- Origin: Midwestern United States
- Genres: Swing
- Years active: 1940s

= Victory Sweethearts =

American 1940s swing big band all-female musical group

The Victory Sweethearts was an American all-female swing big band founded in 1938. After the United States entered World War II, Victory Sweethearts toured the US appearing at USO events and military bases in support of the troops. The band was featured on national radio broadcasts. Their repertoire included numbers featuring instrumental soloists, complete arrangements for the entire ensemble, and novelties.
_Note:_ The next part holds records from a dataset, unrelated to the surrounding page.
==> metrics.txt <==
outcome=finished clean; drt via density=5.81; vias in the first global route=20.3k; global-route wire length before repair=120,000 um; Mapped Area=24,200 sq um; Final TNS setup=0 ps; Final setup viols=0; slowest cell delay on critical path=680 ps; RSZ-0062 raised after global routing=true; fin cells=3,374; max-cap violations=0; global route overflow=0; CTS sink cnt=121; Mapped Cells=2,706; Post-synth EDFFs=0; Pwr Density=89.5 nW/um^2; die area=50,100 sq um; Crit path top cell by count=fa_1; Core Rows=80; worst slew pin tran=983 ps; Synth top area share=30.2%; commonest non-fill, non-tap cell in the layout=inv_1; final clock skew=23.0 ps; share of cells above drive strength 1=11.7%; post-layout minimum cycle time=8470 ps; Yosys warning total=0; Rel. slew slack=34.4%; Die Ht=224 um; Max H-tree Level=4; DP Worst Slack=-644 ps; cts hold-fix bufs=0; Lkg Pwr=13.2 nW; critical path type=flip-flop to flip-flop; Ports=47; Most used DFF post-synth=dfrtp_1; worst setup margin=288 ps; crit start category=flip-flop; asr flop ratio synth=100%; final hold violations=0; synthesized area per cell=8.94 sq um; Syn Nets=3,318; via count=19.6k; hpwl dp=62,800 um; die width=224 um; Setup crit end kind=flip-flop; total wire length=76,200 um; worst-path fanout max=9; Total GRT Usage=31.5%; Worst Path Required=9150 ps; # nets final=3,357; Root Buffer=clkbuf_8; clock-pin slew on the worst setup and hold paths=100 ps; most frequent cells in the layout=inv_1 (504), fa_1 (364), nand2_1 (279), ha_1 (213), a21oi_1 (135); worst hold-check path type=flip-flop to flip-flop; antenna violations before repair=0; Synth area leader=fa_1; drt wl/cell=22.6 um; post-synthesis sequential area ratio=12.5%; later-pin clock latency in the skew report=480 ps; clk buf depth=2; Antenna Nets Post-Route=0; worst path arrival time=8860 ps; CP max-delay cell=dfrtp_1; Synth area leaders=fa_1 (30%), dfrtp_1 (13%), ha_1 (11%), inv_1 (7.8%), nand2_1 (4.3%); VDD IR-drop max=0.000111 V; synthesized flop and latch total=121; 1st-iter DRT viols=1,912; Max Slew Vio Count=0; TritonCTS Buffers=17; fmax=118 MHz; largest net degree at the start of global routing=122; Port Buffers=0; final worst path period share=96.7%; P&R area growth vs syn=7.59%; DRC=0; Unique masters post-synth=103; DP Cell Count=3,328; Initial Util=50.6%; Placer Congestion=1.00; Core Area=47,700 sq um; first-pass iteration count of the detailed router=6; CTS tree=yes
--- config.mk ---
export PLATFORM = sky130hd
export DESIGN_NAME = fdsr_regs
export DESIGN_NICKNAME = d
export VERILOG_FILES = /design/src/fdsr_pkg.sv /design/src/fdsr_regs.sv /design/src/fdsr_toggle.sv
export SDC_FILE = /design/constraint.sdc
export NUM_CORES = 1
export LEC_CHECK = 0
export BUFFER_PORTS_ARGS = -buffer_cell sky130_fd_sc_hd__buf_2
export CORE_MARGIN = 2
export CORE_UTILIZATION = 41
export DETAILED_ROUTE_END_ITERATION = 8
export PLACE_DENSITY = 0.76
export SLEW_MARGIN = 20
export SYNTH_ARGS = -nofsm -noshare
export SYNTH_HDL_FRONTEND = slang
export SYNTH_SLANG_ARGS = --single-unit
export TNS_END_PERCENT = 1
--- constraint.sdc ---
create_clock -name clk -period 1.3 [get_ports clk]
set_input_delay 0.13 -clock clk [delete_from_list [all_inputs] [get_ports clk]]
set_output_delay 0.13 -clock clk [all_outputs]
set_load 0.01 [all_outputs]
File: src/shared/tacc_cfg.svh
// Overview of operation
// RQ1 - Starting a run sends the machine straight into sequence evaluation with no other command; the code does so only with group run as arm source.
// RQ2 - A fully satisfied sequence raises the arm toward the timing machine, scope and port out.
// RQ3 - A machine waiting for an arm ignores matching data until the arm arrives.
// RQ4 - An arriving arm enters a selectable sequence level, level 1 after reset; the code resets the arm level to level 0.
// RQ5 - The external arm input is taken on its rising edge; the sender must make that edge.
// RQ6 - The arm source of the machine is selectable: group run, port in or another machine.
// RQ7 - Each level stores every sample, no sample or only the samples of a chosen subset.
// RQ8 - Branching samples are stored by default, and a global option suppresses this.
// RQ9 - The branch option covers every branch together, never only some of them.
// RQ10 - Automatic and manual modes exist; branch and position choices act only in manual.
// RQ11 - In automatic mode the trigger lands near the middle of capture memory.
// RQ12 - Manual start, center and end put the trigger at the start, middle or end of memory.
// RQ13 - Delay, for a timing machine only, discards all samples until the delay has run out.
// RQ14 - A user defined position places the trigger at a programmed memory location.
// RQ15 - Memory wraps before the trigger and stops after the post-trigger sample count.
`ifndef TACC_CFG_SVH
`define TACC_CFG_SVH
`define TACC_AW 8
`define TACC_DW 32
`define TACC_MAW 12
`define TACC_DEPTH 13'h1000
`define TACC_LVLS 4
`define TACC_OFF_CTRL 8'h00
`define TACC_OFF_ARM 8'h04
`define TACC_OFF_POS 8'h08
`define TACC_OFF_DELAY 8'h0C
`define TACC_OFF_LEVEL 8'h10
`define TACC_OFF_STATUS 8'h14
`define TACC_OFF_IRQ_ST 8'h18
`define TACC_OFF_IRQ_MASK 8'h1C
`define TACC_CTRL_RUN 0
`define TACC_CTRL_MANUAL 1
`define TACC_CTRL_BR_OFF 2
`define TACC_CTRL_TIMING 3
`define TACC_IRQ_TRIG 0
`define TACC_IRQ_DONE 1
`define TACC_IRQ_ARM 2
`define TACC_RST_DELAY 32'h0000_0000
`define TACC_RST_LEVEL 10'h3FF
`endif

File: src/shared/tacc_pkg.sv
package tacc_pkg;
    typedef enum logic [2:0] {
        ST_IDLE,
        ST_WAIT_ARM,
        ST_SEQ,
        ST_DELAY,
        ST_POST,
        ST_DONE
    } tacc_state_t;
    // Trigger placement in capture memory
    typedef enum logic [2:0] {
        POS_START,
        POS_CENTER,
        POS_END,
        POS_DELAY,
        POS_USER
    } tacc_pos_t;
    // Where the arm of this machine comes from
    typedef enum logic [1:0] {
        ARM_GROUP_RUN,
        ARM_PORT_IN,
        ARM_MACHINE
    } tacc_arm_src_t;
    // Qualifier of what a level stores
    typedef enum logic [1:0] {
        QUAL_NONE,
        QUAL_ALL,
        QUAL_SUBSET
    } tacc_qual_t;
    typedef struct packed {
        logic we;
        logic [11:0] addr;
    } tacc_cap_t;
    typedef struct packed {
        logic valid;
        logic in_subset;
        logic [3:0] level_hit;
    } tacc_smp_t;
endpackage : tacc_pkg

File: src/core/tacc_arm_capture.sv
// Local design decisions: the register offsets and the strobed register port.
`timescale 1ns/1ps
`include "tacc_cfg.svh"
module tacc_arm_capture (
    // Clock and reset
    input wire logic ref_clk,
    input wire logic srst,
    // Register port
    input wire logic [7:0] reg_addr,
    input wire logic [31:0] reg_wdata,
    input wire logic reg_wr,
    input wire logic reg_rd,
    output logic [31:0] reg_rdata,
    // Sample qualification from the comparators
    input wire tacc_pkg::tacc_smp_t smp,
    // Arm inputs
    input wire logic port_in_pin,
    input wire logic arm_from_machine,
    // Arm outputs
    output logic arm_out,
    output logic port_out_pin,
    // Capture memory write side
    output tacc_pkg::tacc_cap_t cap,
    output logic [11:0] trig_addr,
    // Interrupt
    output logic irq
);
    ////////////////////////////////////////////////////////////////////////////
    // Configuration registers
    logic manual;
    logic br_off;
    logic timing_mach;
    tacc_pkg::tacc_arm_src_t arm_src;
    logic [1:0] arm_lvl;
    tacc_pkg::tacc_pos_t pos_mode;
    logic [11:0] user_pos;
    logic [31:0] delay_len;
    logic [9:0] level_cfg;
    logic [2:0] irq_st;
    logic [2:0] irq_mask;
    logic run_go;

    // Post-trigger count for each placement; auto falls back to center
    function automatic logic [11:0] post_count(input logic man, input tacc_pkg::tacc_pos_t pm,
                                               input logic [11:0] up);
        logic [12:0] depth;
        depth = `TACC_DEPTH;
        post_count = depth[12:1] - 12'h001; // [RQ11]
        if (man) begin
            case (pm)
                tacc_pkg::POS_START: post_count = depth[11:0] - 12'h001; // [RQ12]
                tacc_pkg::POS_END: post_count = 12'h000; // [RQ12]
                tacc_pkg::POS_DELAY: post_count = depth[11:0] - 12'h001;
                tacc_pkg::POS_USER: post_count = up; // [RQ14]
                default: post_count = depth[12:1] - 12'h001;
            endcase
        end
    endfunction : post_count

    // Store qualifier of a level
    function automatic tacc_pkg::tacc_qual_t level_qual(input logic [9:0] cfg,
                                                        input logic [1:0] lvl);
        logic [7:0] q;
        q = {cfg[7:0]};
        level_qual = tacc_pkg::tacc_qual_t'(q[lvl*2 +: 2]);
    endfunction : level_qual

    assign run_go = reg_wr && (reg_addr == `TACC_OFF_CTRL) && reg_wdata[`TACC_CTRL_RUN]; // [RQ1]

    // Software writes; the run bit is a pulse and not kept
    always_ff @(posedge ref_clk) begin
        if (srst) begin
            manual <= 1'b0;
            br_off <= 1'b0;
            timing_mach <= 1'b0;
            arm_src <= tacc_pkg::ARM_GROUP_RUN;
            arm_lvl <= 2'h0; // [RQ4]
            pos_mode <= tacc_pkg::POS_CENTER;
            user_pos <= 12'h000;
            delay_len <= `TACC_RST_DELAY;
            level_cfg <= `TACC_RST_LEVEL;
            irq_mask <= 3'h0;
        end else if (reg_wr) begin
            case (reg_addr)
                `TACC_OFF_CTRL: begin
                    manual <= reg_wdata[`TACC_CTRL_MANUAL];
                    br_off <= reg_wdata[`TACC_CTRL_BR_OFF];
                    timing_mach <= reg_wdata[`TACC_CTRL_TIMING];
                end
                `TACC_OFF_ARM: begin
                    arm_src <= tacc_pkg::tacc_arm_src_t'(reg_wdata[1:0]); // [RQ6]
                    arm_lvl <= reg_wdata[5:4]; // [RQ4]
                end
                `TACC_OFF_POS: begin
                    pos_mode <= tacc_pkg::tacc_pos_t'(reg_wdata[2:0]);
                    user_pos <= reg_wdata[27:16]; // [RQ14]
                end
                `TACC_OFF_DELAY: delay_len <= reg_wdata;
                `TACC_OFF_LEVEL: level_cfg <= reg_wdata[9:0];
                `TACC_OFF_IRQ_MASK: irq_mask <= reg_wdata[2:0];
                default: ;
            endcase
        end
    end

    ////////////////////////////////////////////////////////////////////////////
    // Port in: two flops, then an edge detect on the settled copy
    logic pin_s1;
    logic pin_s2;
    logic pin_s3;
    always_ff @(posedge ref_clk) begin
        if (srst) begin
            pin_s1 <= 1'b0;
            pin_s2 <= 1'b0;
            pin_s3 <= 1'b0;
        end else begin
            pin_s1 <= port_in_pin;
            pin_s2 <= pin_s1;
            pin_s3 <= pin_s2;
        end
    end

    // Selected arm event; group run never waits
    logic arm_evt;
    always_comb begin
        case (arm_src)
            tacc_pkg::ARM_PORT_IN: arm_evt = pin_s2 && !pin_s3; // [RQ5] [RQ6]
            tacc_pkg::ARM_MACHINE: arm_evt = arm_from_machine; // [RQ6]
            default: arm_evt = 1'b0;
        endcase
    end

    ////////////////////////////////////////////////////////////////////////////
    // Sequencer
    tacc_pkg::tacc_state_t state;
    logic [1:0] level;
    logic [1:0] last_lvl;
    logic br_hit;
    logic trig_hit;
    logic store_br;
    logic use_delay;
    logic [11:0] post_left;
    logic [31:0] delay_left;
    tacc_pkg::tacc_qual_t qual;

    assign last_lvl = level_cfg[9:8];
    assign qual = level_qual(level_cfg, level);
    assign br_hit = (state == tacc_pkg::ST_SEQ) && smp.valid && smp.level_hit[level];
    assign trig_hit = br_hit && (level == last_lvl);
    // One switch for all branches, honoured only in manual mode
    assign store_br = !(manual && br_off); // [RQ8] [RQ9] [RQ10]
    // Delay is a timing machine choice; a state machine treats it as start
    assign use_delay = manual && timing_mach && (pos_mode == tacc_pkg::POS_DELAY); // [RQ13]

    always_ff @(posedge ref_clk) begin
        if (srst) begin
            state <= tacc_pkg::ST_IDLE;
            level <= 2'h0;
        end else if (run_go) begin
            level <= 2'h0;
            if (arm_src == tacc_pkg::ARM_GROUP_RUN) begin
                state <= tacc_pkg::ST_SEQ; // [RQ1]
            end else begin
                state <= tacc_pkg::ST_WAIT_ARM; // [RQ3]
            end
        end else begin
            case (state)
                tacc_pkg::ST_WAIT_ARM: begin
                    // Matching data is not looked at here
                    if (arm_evt) begin // [RQ3]
                        state <= tacc_pkg::ST_SEQ;
                        level <= arm_lvl; // [RQ4]
                    end
                end
                tacc_pkg::ST_SEQ: begin
                    if (trig_hit) begin
                        state <= use_delay ? tacc_pkg::ST_DELAY : tacc_pkg::ST_POST;
                    end else if (br_hit) begin
                        level <= level + 2'h1;
                    end
                end
                tacc_pkg::ST_DELAY: begin
                    if (delay_left == 32'h0000_0000) begin
                        state <= tacc_pkg::ST_POST; // [RQ13]
                    end
                end
                tacc_pkg::ST_POST: begin
                    // Stop once the last post-trigger sample is in, so End leaves no extra
                    if (post_left == 12'h000) begin
                        state <= tacc_pkg::ST_DONE; // [RQ15]
                    end
                end
                default: ;
            endcase
        end
    end

    // Post-trigger and delay counters
    always_ff @(posedge ref_clk) begin
        if (srst) begin
            post_left <= 12'h000;
            delay_left <= 32'h0000_0000;
        end else if (trig_hit) begin
            post_left <= use_delay ? 12'(`TACC_DEPTH - 13'h001) : post_count(manual, pos_mode,
                                                                        user_pos);
            delay_left <= delay_len;
        end else if (state == tacc_pkg::ST_DELAY) begin
            if (delay_left != 32'h0000_0000) begin
                delay_left <= delay_left - 32'h0000_0001;
            end
        end else if (state == tacc_pkg::ST_POST && smp.valid && post_left != 12'h000) begin
            post_left <= post_left - 12'h001; // [RQ15]
        end
    end

    ////////////////////////////////////////////////////////////////////////////
    // Capture write: pre-trigger wraps, post-trigger counts down
    logic next_we;
    always_comb begin
        next_we = 1'b0;
        if (state == tacc_pkg::ST_SEQ && smp.valid && !use_delay) begin
            case (qual)
                tacc_pkg::QUAL_ALL: next_we = 1'b1; // [RQ7]
                tacc_pkg::QUAL_SUBSET: next_we = smp.in_subset; // [RQ7]
                default: next_we = 1'b0; // [RQ7]
            endcase
            if (br_hit && (store_br || trig_hit)) begin
                next_we = 1'b1; // [RQ8]
            end
        end else if (state == tacc_pkg::ST_SEQ && trig_hit) begin
            next_we = 1'b0; // [RQ13]
        end else if (state == tacc_pkg::ST_POST && smp.valid && post_left != 12'h000) begin
            next_we = 1'b1;
        end
    end

    logic [11:0] wr_ptr;
    always_ff @(posedge ref_clk) begin
        if (srst) begin
            cap <= '0;
            wr_ptr <= 12'h000;
            trig_addr <= 12'h000;
        end else begin
            cap.we <= next_we && !run_go;
            cap.addr <= wr_ptr;
            if (run_go) begin
                wr_ptr <= 12'h000;
            end else if (next_we) begin
                wr_ptr <= wr_ptr + 12'h001; // [RQ15]
            end
            if (trig_hit) begin
                trig_addr <= wr_ptr;
            end
        end
    end

    ////////////////////////////////////////////////////////////////////////////
    // Arm out: one pulse to the other machine and scope, a held edge on port out
    always_ff @(posedge ref_clk) begin
        if (srst) begin
            arm_out <= 1'b0;
            port_out_pin <= 1'b0;
        end else begin
            arm_out <= trig_hit && !run_go; // [RQ2]
            if (run_go) begin
                port_out_pin <= 1'b0;
            end else if (trig_hit) begin
                port_out_pin <= 1'b1; // [RQ2]
            end
        end
    end

    ////////////////////////////////////////////////////////////////////////////
    // Interrupt status: set wins over a write-one clear
    logic [2:0] irq_set;
    assign irq_set = {state == tacc_pkg::ST_WAIT_ARM && arm_evt,
                      state == tacc_pkg::ST_POST && post_left == 12'h000,
                      trig_hit};
    always_ff @(posedge ref_clk) begin
        if (srst) begin
            irq_st <= 3'h0;
        end else if (reg_wr && reg_addr == `TACC_OFF_IRQ_ST) begin
            irq_st <= (irq_st & ~reg_wdata[2:0]) | irq_set;
        end else begin
            irq_st <= irq_st | irq_set;
        end
    end
    assign irq = |(irq_st & irq_mask);

    // Read data stand one cycle after the strobe and are zero otherwise
    always_ff @(posedge ref_clk) begin
        if (srst) begin
            reg_rdata <= 32'h0000_0000;
        end else if (reg_rd) begin
            case (reg_addr)
                `TACC_OFF_CTRL: reg_rdata <= {28'h0, timing_mach, br_off, manual, 1'b0};
                `TACC_OFF_ARM: reg_rdata <= {26'h0, arm_lvl, 2'h0, arm_src};
                `TACC_OFF_POS: reg_rdata <= {4'h0, user_pos, 13'h0, pos_mode};
                `TACC_OFF_DELAY: reg_rdata <= delay_len;
                `TACC_OFF_LEVEL: reg_rdata <= {22'h0, level_cfg};
                `TACC_OFF_STATUS: reg_rdata <= {trig_addr, post_left, 3'h0, level, state};
                `TACC_OFF_IRQ_ST: reg_rdata <= {29'h0, irq_st};
                `TACC_OFF_IRQ_MASK: reg_rdata <= {29'h0, irq_mask};
                default: reg_rdata <= 32'h0000_0000;
            endcase
        end else begin
            reg_rdata <= 32'h0000_0000;
        end
    end
endmodule : tacc_arm_capture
The Victory Sweethearts were founded by Freddie Shaffer, a musician from Frankfort, Indiana who began performing as an all-girl band with 15 girls and was the leader. The group name was inspired by the band members' deployed fiancés and the girls' desire to build morale and contribute to the victory effort.

Ruth Mary Mack played drums and was known as the female Gene Krupa. Pat Wolff wrote "I Ran Away With An All-Girl Band" a book about her time in the girls' band. Arthella Louise "Artie" Phelps went by the stage name "Louise Lust" and would dedicate songs on air to her then-fiancé, Ray.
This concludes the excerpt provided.